DIRECTIONS FOR THIS TASK:
Go through the entries below and print, exactly, the lines starting at the one with "met5 | - | 0 |" and ending at the one with "buffers and inverters | 6.44", keeping both ends and no others.
----------------------------------------
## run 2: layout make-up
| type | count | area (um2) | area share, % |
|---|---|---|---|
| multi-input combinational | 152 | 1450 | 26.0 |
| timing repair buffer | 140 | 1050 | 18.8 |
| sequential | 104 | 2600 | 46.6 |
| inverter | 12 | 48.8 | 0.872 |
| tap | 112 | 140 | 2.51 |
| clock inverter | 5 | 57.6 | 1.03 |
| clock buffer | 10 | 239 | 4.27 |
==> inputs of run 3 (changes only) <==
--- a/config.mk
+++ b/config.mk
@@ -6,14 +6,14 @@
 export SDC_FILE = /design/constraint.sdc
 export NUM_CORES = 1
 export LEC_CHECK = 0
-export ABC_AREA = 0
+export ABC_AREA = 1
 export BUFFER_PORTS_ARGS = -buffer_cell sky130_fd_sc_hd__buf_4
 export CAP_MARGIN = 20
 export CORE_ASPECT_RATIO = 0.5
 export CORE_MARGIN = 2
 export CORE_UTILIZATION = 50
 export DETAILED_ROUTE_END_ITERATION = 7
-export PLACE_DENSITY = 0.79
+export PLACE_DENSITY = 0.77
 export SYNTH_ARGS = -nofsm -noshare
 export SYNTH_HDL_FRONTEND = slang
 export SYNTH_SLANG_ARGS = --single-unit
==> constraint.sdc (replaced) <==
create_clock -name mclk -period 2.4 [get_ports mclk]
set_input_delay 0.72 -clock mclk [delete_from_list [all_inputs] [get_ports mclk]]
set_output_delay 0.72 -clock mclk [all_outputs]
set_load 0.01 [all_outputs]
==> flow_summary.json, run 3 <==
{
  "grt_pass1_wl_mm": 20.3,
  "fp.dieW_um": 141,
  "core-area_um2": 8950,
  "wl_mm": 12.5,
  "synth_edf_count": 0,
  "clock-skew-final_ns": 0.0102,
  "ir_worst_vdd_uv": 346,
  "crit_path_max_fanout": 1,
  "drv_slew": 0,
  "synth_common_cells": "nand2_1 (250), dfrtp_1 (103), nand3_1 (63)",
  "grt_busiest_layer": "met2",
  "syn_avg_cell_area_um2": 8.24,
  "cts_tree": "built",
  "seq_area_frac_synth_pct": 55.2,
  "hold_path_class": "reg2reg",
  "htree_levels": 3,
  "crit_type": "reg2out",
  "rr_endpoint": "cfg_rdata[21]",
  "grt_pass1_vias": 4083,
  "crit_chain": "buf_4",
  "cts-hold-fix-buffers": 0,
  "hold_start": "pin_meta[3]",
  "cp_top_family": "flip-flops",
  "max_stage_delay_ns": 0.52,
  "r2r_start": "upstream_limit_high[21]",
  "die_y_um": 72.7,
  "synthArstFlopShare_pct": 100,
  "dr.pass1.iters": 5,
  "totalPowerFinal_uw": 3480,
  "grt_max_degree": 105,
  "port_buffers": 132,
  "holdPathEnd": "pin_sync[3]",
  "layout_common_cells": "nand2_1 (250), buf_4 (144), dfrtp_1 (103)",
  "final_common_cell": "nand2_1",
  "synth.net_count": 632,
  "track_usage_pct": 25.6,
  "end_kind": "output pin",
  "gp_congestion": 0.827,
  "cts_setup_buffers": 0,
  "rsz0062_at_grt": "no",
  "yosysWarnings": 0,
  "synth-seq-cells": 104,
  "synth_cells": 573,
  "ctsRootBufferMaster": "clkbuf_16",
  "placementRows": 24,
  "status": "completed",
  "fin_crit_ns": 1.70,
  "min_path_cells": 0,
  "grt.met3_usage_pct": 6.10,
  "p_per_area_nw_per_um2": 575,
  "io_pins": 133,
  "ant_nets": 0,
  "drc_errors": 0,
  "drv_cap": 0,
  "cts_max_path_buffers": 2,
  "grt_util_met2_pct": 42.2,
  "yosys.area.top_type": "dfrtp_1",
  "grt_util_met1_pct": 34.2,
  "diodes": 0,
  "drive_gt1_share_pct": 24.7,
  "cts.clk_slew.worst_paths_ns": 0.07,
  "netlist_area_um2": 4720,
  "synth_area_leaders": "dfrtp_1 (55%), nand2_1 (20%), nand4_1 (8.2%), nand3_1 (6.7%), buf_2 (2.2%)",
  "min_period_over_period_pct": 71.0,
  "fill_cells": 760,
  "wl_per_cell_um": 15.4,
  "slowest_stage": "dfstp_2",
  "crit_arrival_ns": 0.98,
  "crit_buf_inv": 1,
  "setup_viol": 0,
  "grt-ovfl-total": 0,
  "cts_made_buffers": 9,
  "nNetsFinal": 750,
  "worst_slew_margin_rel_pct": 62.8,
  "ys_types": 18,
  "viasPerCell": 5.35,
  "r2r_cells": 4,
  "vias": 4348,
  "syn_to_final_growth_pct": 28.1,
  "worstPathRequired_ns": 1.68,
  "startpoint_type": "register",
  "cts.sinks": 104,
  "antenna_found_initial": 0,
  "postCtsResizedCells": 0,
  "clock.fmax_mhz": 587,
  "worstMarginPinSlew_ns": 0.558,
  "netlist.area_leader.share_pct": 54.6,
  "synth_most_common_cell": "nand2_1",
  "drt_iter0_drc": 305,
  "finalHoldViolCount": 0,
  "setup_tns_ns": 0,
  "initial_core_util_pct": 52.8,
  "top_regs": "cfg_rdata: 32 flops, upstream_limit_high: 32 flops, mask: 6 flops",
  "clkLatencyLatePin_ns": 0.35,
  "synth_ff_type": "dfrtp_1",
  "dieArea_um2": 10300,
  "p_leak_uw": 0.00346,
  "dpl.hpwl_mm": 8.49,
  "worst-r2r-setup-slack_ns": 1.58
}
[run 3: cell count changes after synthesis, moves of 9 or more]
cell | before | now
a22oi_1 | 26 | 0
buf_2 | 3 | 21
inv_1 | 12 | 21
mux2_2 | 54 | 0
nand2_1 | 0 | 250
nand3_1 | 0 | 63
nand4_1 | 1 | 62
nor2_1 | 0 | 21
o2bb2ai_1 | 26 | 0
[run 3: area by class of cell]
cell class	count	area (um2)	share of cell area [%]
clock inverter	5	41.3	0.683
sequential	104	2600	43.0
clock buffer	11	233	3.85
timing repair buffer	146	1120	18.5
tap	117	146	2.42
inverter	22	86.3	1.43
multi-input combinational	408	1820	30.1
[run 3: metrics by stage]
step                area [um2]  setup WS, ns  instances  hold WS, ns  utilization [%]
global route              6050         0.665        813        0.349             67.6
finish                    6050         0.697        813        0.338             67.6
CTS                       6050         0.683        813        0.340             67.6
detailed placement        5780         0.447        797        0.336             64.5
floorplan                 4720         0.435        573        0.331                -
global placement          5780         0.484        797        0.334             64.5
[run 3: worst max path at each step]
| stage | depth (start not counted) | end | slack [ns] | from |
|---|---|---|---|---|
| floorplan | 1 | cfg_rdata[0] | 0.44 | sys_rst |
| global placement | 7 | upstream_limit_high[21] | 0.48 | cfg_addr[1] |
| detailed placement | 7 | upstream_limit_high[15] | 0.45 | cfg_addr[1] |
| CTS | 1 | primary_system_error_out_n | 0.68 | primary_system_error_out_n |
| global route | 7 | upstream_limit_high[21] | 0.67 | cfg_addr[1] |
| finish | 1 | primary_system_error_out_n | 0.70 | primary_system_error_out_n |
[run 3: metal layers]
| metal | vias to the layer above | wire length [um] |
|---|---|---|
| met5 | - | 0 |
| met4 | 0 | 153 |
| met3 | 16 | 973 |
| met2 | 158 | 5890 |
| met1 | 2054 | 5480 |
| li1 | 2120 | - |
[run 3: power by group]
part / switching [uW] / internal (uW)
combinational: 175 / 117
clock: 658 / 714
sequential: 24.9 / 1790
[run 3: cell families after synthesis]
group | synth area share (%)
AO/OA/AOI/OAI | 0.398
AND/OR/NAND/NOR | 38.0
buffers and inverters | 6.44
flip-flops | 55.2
----------------------------------------
EXERCISE SOLUTION:
| met5 | - | 0 |
| met4 | 0 | 153 |
| met3 | 16 | 973 |
| met2 | 158 | 5890 |
| met1 | 2054 | 5480 |
| li1 | 2120 | - |
[run 3: power by group]
part / switching [uW] / internal (uW)
combinational: 175 / 117
clock: 658 / 714
sequential: 24.9 / 1790
[run 3: cell families after synthesis]
group | synth area share (%)
AO/OA/AOI/OAI | 0.398
AND/OR/NAND/NOR | 38.0
buffers and inverters | 6.44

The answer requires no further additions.